The SDK raises exceptions in certain cases. The full list is in agents.exceptions. As an overview:

  • AgentsException: This is the base class for all exceptions raised within the SDK. It serves as a generic type from which all other specific exceptions are derived.
  • MaxTurnsExceeded: This exception is raised when the agent's run exceeds the max_turns limit passed to the Runner.run, Runner.run_sync, or Runner.run_streamed methods. It indicates that the agent could not complete its task within the specified number of interaction turns.

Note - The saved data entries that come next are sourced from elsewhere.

Source: an optimization exercise on an open RTL-to-GDS flow (aim: small area, a short achievable clock period and few clock cycles per item). Production flows keep margins and buffers that such runs may drop.
Power and IR drop assume default switching activity.

Setup of the previous run:
Design pfor_select, start of the top module:
module pfor_select (
    input  wire        clk,
    input  wire        rst,           
    input  wire        in_valid,
    output wire        in_ready,
    input  wire [31:0] in_data,
    input  wire        in_delta,      
    input  wire        in_restart,    
    output wire        out_valid,
    input  wire        out_ready,
    output wire [5:0]  out_b,
    output wire [7:0]  out_cexcept,
    output wire [5:0]  out_maxb
);
    function [5:0] hib64;
        input [63:0] v;
        reg [31:0] a1; reg [31:0] i1;
        reg [15:0] a2; reg [31:0] i2;
        reg [7:0]  a3; reg [23:0] i3;
        reg [3:0]  a4; reg [15:0] i4;
        reg [1:0]  a5; reg [9:0]  i5;
        integer g;
        begin
            for (g = 0; g < 32; g = g + 1) begin
                a1[g] = v[2*g+1] | v[2*g];
                i1[g] = v[2*g+1];
            end
            for (g = 0; g < 16; g = g + 1) begin
                a2[g] = a1[2*g+1] | a1[2*g];
                i2[2*g+:2] = a1[2*g+1] ? {1'b1, i1[2*g+1]} : {1'b0, i1[2*g]};
            end
            for (g = 0; g < 8; g = g + 1) begin
                a3[g] = a2[2*g+1] | a2[2*g];
                i3[3*g+:3] = a2[2*g+1] ? {1'b1, i2[4*g+2+:2]} : {1'b0, i2[4*g+:2]};
            end
            for (g = 0; g < 4; g = g + 1) begin
                a4[g] = a3[2*g+1] | a3[2*g];
                i4[4*g+:4] = a3[2*g+1] ? {1'b1, i3[6*g+3+:3]} : {1'b0, i3[6*g+:3]};
            end
            for (g = 0; g < 2; g = g + 1) begin
                a5[g] = a4[2*g+1] | a4[2*g];
                i5[5*g+:5] = a4[2*g+1] ? {1'b1, i4[8*g+4+:4]} : {1'b0, i4[8*g+:4]};
            end
            hib64 = a5[1] ? {1'b1, i5[9:5]} : {1'b0, i5[4:0]};
        end
    endfunction
    reg         in_rdy;
    reg  [6:0]  cnt;           
    reg         blk_delta;     
    reg  [31:0] d_r;           
    reg         v_r;           
    reg         rs_r;          
    reg         use_r;         
    reg         last_r;        
    wire        accept = in_valid & in_rdy;
    wire        first  = (cnt == 7'd0);
    reg  [31:0] prev;          
    reg         pz;            
    reg  [5:0]  w_r;           
    reg  [5:0]  wl;            
  ...
For scale: ~430 flip-flops, ~60 I/O pins, ~22000 sq um of cells after synthesis.
==> module pfor_select, before the edit <==
module pfor_select (
    input  wire        clk,
    input  wire        rst,           
    input  wire        in_valid,
    output wire        in_ready,
    input  wire [31:0] in_data,
    input  wire        in_delta,      
    input  wire        in_restart,    
    output wire        out_valid,
    input  wire        out_ready,
    output wire [5:0]  out_b,
    output wire [7:0]  out_cexcept,
    output wire [5:0]  out_maxb
);
    function [5:0] hib64;
        input [63:0] v;
        reg [31:0] a1; reg [31:0] i1;
        reg [15:0] a2; reg [31:0] i2;
        reg [7:0]  a3; reg [23:0] i3;
        reg [3:0]  a4; reg [15:0] i4;
        reg [1:0]  a5; reg [9:0]  i5;
        integer g;
        begin
            for (g = 0; g < 32; g = g + 1) begin
                a1[g] = v[2*g+1] | v[2*g];
                i1[g] = v[2*g+1];
            end
            for (g = 0; g < 16; g = g + 1) begin
                a2[g] = a1[2*g+1] | a1[2*g];
                i2[2*g+:2] = a1[2*g+1] ? {1'b1, i1[2*g+1]} : {1'b0, i1[2*g]};
            end
            for (g = 0; g < 8; g = g + 1) begin
                a3[g] = a2[2*g+1] | a2[2*g];
                i3[3*g+:3] = a2[2*g+1] ? {1'b1, i2[4*g+2+:2]} : {1'b0, i2[4*g+:2]};
            end
            for (g = 0; g < 4; g = g + 1) begin
                a4[g] = a3[2*g+1] | a3[2*g];
                i4[4*g+:4] = a3[2*g+1] ? {1'b1, i3[6*g+3+:3]} : {1'b0, i3[6*g+:3]};
            end
            for (g = 0; g < 2; g = g + 1) begin
                a5[g] = a4[2*g+1] | a4[2*g];
                i5[5*g+:5] = a4[2*g+1] ? {1'b1, i4[8*g+4+:4]} : {1'b0, i4[8*g+:4]};
            end
            hib64 = a5[1] ? {1'b1, i5[9:5]} : {1'b0, i5[4:0]};
        end
    endfunction
    reg         in_rdy;
    reg  [6:0]  cnt;           
    reg         blk_delta;     
    reg  [31:0] d_r;           
    reg         v_r;           
    reg         rs_r;          
    reg         use_r;         
    reg         last_r;        
    wire        accept = in_valid & in_rdy;
    wire        first  = (cnt == 7'd0);
    reg  [31:0] prev;          
    reg         pz;            
    reg  [5:0]  w_r;           
    reg  [5:0]  wl;            
    reg         v_w;
    reg         last_w;
    reg         rst_r;
    wire [31:0] x      = d_r - (use_r ? prev : 32'd0);
    wire [5:0]  width  = hib64({31'd0, x, 1'b0});
    wire        pz_next = v_r ? (~blk_delta & (rs_r | pz)) : pz;
    reg  [6:0]  freq [1:32];   
    wire [32:1] pres;          
    reg         full;          
    reg         scanning;
    reg  [6:0]  fr;            
    reg  [7:0]  dacc;          
    reg  [5:0]  cb;            
    reg         v1;
    reg  [5:0]  kf;            
    reg  [7:0]  dk;            
    reg  [5:0]  bk;
    reg         vk;
    reg  [12:0] q_r;           
    reg  [5:0]  b_r;
    reg  [7:0]  e_r;
    reg         v2;
    reg  [5:0]  maxb;
    reg  [5:0]  best_b;
    reg  [7:0]  best_c;
    reg  [12:0] best_q;
    reg         outv;
    reg         done_r;
    integer j;
    reg  [32:1] above;         
    reg  [32:1] hot;           
    always @* begin
        above[32] = 1'b0;
        for (j = 31; j >= 1; j = j - 1)
            above[j] = above[j+1] | pres[j+1];
        hot = pres & ~above;
    end
    wire [5:0]  idx  = hib64({31'd0, pres, 1'b0});
    reg  [6:0]  fsel;
    always @* begin
        fsel = 7'd0;
        for (j = 1; j <= 32; j = j + 1)
            fsel = fsel | ({7{hot[j]}} & freq[j]);
    end
    wire        any   = |pres;
    wire        start = full & ~scanning & ~outv;
    wire        step  = start | scanning;    
    wire        better = q_r > best_q;
    wire [13:0] bound  = {1'b0, q_r} + {1'b0, b_r, 7'd0};
    wire        prune  = bound <= {1'b0, best_q};
    wire        done_scan = v2 & ((b_r == 6'd0) | prune);
    wire        done_now  = start & ~any;
    wire        done  = done_scan | done_now;
    assign in_ready    = in_rdy;
    assign out_valid   = outv;
    assign out_b       = best_b;
    assign out_cexcept = best_c;
    assign out_maxb    = maxb;
    always @(posedge clk) begin
        d_r   <= in_data;
        use_r <= first ? (in_delta & ~in_restart & ~pz_next)
                       : (blk_delta & ~pz_next);
        if (accept & first)
            blk_delta <= in_delta;
        if (rst) begin
            in_rdy <= 1'b1;
            cnt    <= 7'd0;
            v_r    <= 1'b0;
            rs_r   <= 1'b0;
            last_r <= 1'b0;
        end else begin
            v_r    <= accept;
            rs_r   <= accept & first & in_restart;
            last_r <= accept & (cnt == 7'd127);
            if (accept)
                cnt <= cnt + 7'd1;
            if (accept & (cnt == 7'd127))
                in_rdy <= 1'b0;
            else if (done)
                in_rdy <= 1'b1;
        end
    end
    always @(posedge clk) begin
        w_r   <= width;
        rst_r <= rst;
        if (v_w)
            wl <= w_r;
        if (v_r & blk_delta)
            prev <= d_r;
        if (rst) begin
            pz     <= 1'b1;
            v_w    <= 1'b0;
            last_w <= 1'b0;
        end else begin
            pz     <= pz_next;
            v_w    <= v_r;
            last_w <= last_r;
        end
    end
    genvar w;
    generate
        for (w = 1; w <= 32; w = w + 1) begin : g_hist
            wire [7:0] t;
            wire [6:0] s;
            assign t[0] = v_w && (w_r == w);
            genvar i;
            for (i = 0; i < 7; i = i + 1) begin : g_bit
                assign s[i]   = freq[w][i] ^ t[i];
                assign t[i+1] = freq[w][i] & t[i];
            end
            always @(posedge clk) begin
                if (rst_r | done_r | (step & hot[w]))
                    freq[w] <= 7'd0;
                else
                    freq[w] <= s;
            end
            assign pres[w] = |freq[w];
        end
    endgenerate
    always @(posedge clk) begin
        fr   <= fsel;              
        cb   <= idx;
        kf   <= 6'd8 + maxb - cb;
        dk   <= dacc;
        bk   <= cb;
        q_r  <= kf * dk;
        b_r  <= bk;
        e_r  <= 8'd128 - dk;
        if (start)
            dacc <= 8'd128;
        else
            dacc <= dacc - {1'b0, fr};
        if (start) begin
            best_q <= 13'd0;
            best_b <= wl;
            best_c <= 8'd0;
        end else if (v2 & better) begin
            best_b <= b_r;
            best_c <= e_r;
            best_q <= q_r;
        end
        if (start)
            maxb <= any ? idx : wl;
        if (rst) begin
            full     <= 1'b0;
            scanning <= 1'b0;
            v1       <= 1'b0;
            vk       <= 1'b0;
            v2       <= 1'b0;
            outv     <= 1'b0;
            done_r   <= 1'b0;
        end else begin
            done_r  <= done;
            v1      <= step & ~done;
            vk      <= v1 & ~done;
            v2      <= vk & ~done;
            if (outv & out_ready)
                outv <= 1'b0;
            if (v_w & last_w)
                full <= 1'b1;
            if (start) begin
                full     <= 1'b0;
                scanning <= any;
                if (~any)
                    outv <= 1'b1;
            end else if (done_scan) begin
                scanning <= 1'b0;
                outv     <= 1'b1;
            end
        end
    end
endmodule
export LEC_CHECK = 0
export CAP_MARGIN = 20
export CORE_MARGIN = 2
export CORE_UTILIZATION = 40
export PLACE_DENSITY = 0.6
export SLEW_MARGIN = 20
export SETUP_SLACK_MARGIN = 7.4
export BUFFER_PORTS_ARGS = -buffer_cell sky130_fd_sc_hd__buf_2
create_clock -name core_clock -period 11.0 [get_ports {clk}]
standard.sh (not shown) runs the stock make flow with config.mk's settings and CLKGATE_MAP_FILE= SYNTH_SCRIPT=/design/flow/synth_recipe.tcl, a recipe that flattens the netlist after the stock synthesis.
==> flow/flow/run.sh <==
#!/bin/bash
# Own flow: the standard layout (standard.sh, standard synthesis), with
# extra ORFS settings from flow/extra.mk: repair timing towards a tighter
# setup slack target and faster port buffers. The make output goes to
# standard.log; ORFS keeps each tool's log under orfs/logs/.
cat flow/extra.mk >> config.mk
bash standard.sh > standard.log 2>&1
==> flow/flow/extra.mk <==
# Optimisation targets for the layout tools (the SDC and clock are unchanged)
export SETUP_SLACK_MARGIN = 7.4
export BUFFER_PORTS_ARGS = -buffer_cell sky130_fd_sc_hd__buf_2
Changes in the current run relative to the previous run:
--- a/flow/design.v
+++ b/flow/design.v
@@ -66,9 +66,11 @@
     wire        pz_next = v_r ? (~blk_delta & (rs_r | pz)) : pz;
     reg  [6:0]  freq [1:32];   
     wire [32:1] pres;          
     reg         full;          
-    reg         scanning;
+    reg         scanning;      
+    reg         gact;          
+    reg         rel;           
     reg  [6:0]  fr;            
     reg  [7:0]  dacc;          
     reg  [5:0]  cb;            
     reg         v1;
@@ -103,15 +105,17 @@
             fsel = fsel | ({7{hot[j]}} & freq[j]);
     end
     wire        any   = |pres;
     wire        start = full & ~scanning & ~outv;
-    wire        step  = start | scanning;    
+    wire        step  = start | gact;        
+    wire        relnow = step & any & ~|(pres & above);
     wire        better = q_r > best_q;
     wire [13:0] bound  = {1'b0, q_r} + {1'b0, b_r, 7'd0};
     wire        prune  = bound <= {1'b0, best_q};
     wire        done_scan = v2 & ((b_r == 6'd0) | prune);
     wire        done_now  = start & ~any;
     wire        done  = done_scan | done_now;
+    wire        gstop = done & ~rel & ~relnow;    
     assign in_ready    = in_rdy;
     assign out_valid   = outv;
     assign out_b       = best_b;
     assign out_cexcept = best_c;
@@ -135,9 +139,9 @@
             if (accept)
                 cnt <= cnt + 7'd1;
             if (accept & (cnt == 7'd127))
                 in_rdy <= 1'b0;
-            else if (done)
+            else if (done | relnow)
                 in_rdy <= 1'b1;
         end
     end
     always @(posedge clk) begin
@@ -177,9 +181,9 @@
             assign pres[w] = |freq[w];
         end
     endgenerate
     always @(posedge clk) begin
-        fr   <= fsel;              
+        fr   <= step ? fsel : 7'd0;
         cb   <= idx;
         kf   <= 6'd8 + maxb - cb;
         dk   <= dacc;
         bk   <= cb;
@@ -203,16 +207,23 @@
             maxb <= any ? idx : wl;
         if (rst) begin
             full     <= 1'b0;
             scanning <= 1'b0;
+            gact     <= 1'b0;
+            rel      <= 1'b0;
             v1       <= 1'b0;
             vk       <= 1'b0;
             v2       <= 1'b0;
             outv     <= 1'b0;
             done_r   <= 1'b0;
         end else begin
-            done_r  <= done;
-            v1      <= step & ~done;
+            done_r  <= gstop;
+            v1      <= step & (start | scanning) & ~done;
+            rel     <= relnow | (rel & ~start);
+            if (start)
+                gact <= any;
+            else if ((step & (idx == 6'd0)) | gstop)
+                gact <= 1'b0;
             vk      <= v1 & ~done;
             v2      <= vk & ~done;
             if (outv & out_ready)
                 outv <= 1'b0;
[summary]
Of the previous run and the current run, the run reporting the lower total internal power was the current run.
The current run has portion of total power attributed to the clock network above what the previous run had.
The current run ended with more static leakage than the previous run.
The current run gives more wire length than the previous run did.
The current run — share of cells above drive strength 1 0.23 points higher, the previous run as reference
From the previous run to the current run the numbers moved as follows: layout clock buffer count up about 22%; final net count up 88; logic depth of the worst register-to-register path down 1; worst setup slack up 120 ps.
Net switching power figure: lower on the current run
The current run gives less power than the previous run did.
Re critical path depth: the previous run and the current run aren't equal, and the lower value belongs to the current run.
Going from the previous run to the current run, synthesized area higher; post-route non-filler standard cell count higher.
Function was not checked in any run of this note: the RTL went through the layout flow alone.

[afterwards: timing with drivers on the ports]
The flow's constraints put no driver on any port. The routed layouts listed below were extracted and timed again, unchanged, in two steps.
Step 1, drivers: a clkbuf_16 drives clk and a buf_2 each remaining input, both assumed.
Step 2 adds t to the input delays and takes it off the output delays; t is the mean of the earliest and latest rising clock arrival at the registers after step 1. Input paths then give back, and output paths get back, about the clock's delay inside the block.
a / b / c = ideal / step 1 / step 2; a / b = the first two.
run | shift t [ns] | setup slack, ns | cell pins on the clock port's net
the previous run | 0.641 | 7.277 / 7.277 / 7.277 | 1
the current run | 0.635 | 7.399 / 7.399 / 7.399 | 1
After both steps setup and hold are still met in every run listed.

  • ModelBehaviorError: This exception occurs when the underlying model (LLM) produces unexpected or invalid outputs. This can include:
    • Malformed JSON: When the model provides a malformed JSON structure for tool calls or in its direct output, especially if a specific output_type is defined.
    • Unexpected tool-related failures: When the model fails to use tools in an expected manner
  • UserError: This exception is raised when you (the person writing code using the SDK) make an error while using the SDK. This typically results from incorrect code implementation, invalid configuration, or misuse of the SDK's API.
  • InputGuardrailTripwireTriggered, OutputGuardrailTripwireTriggered: This exception is raised when the conditions of an input guardrail or output guardrail are met, respectively. Input guardrails check incoming messages before processing, while output guardrails check the agent's final response before delivery.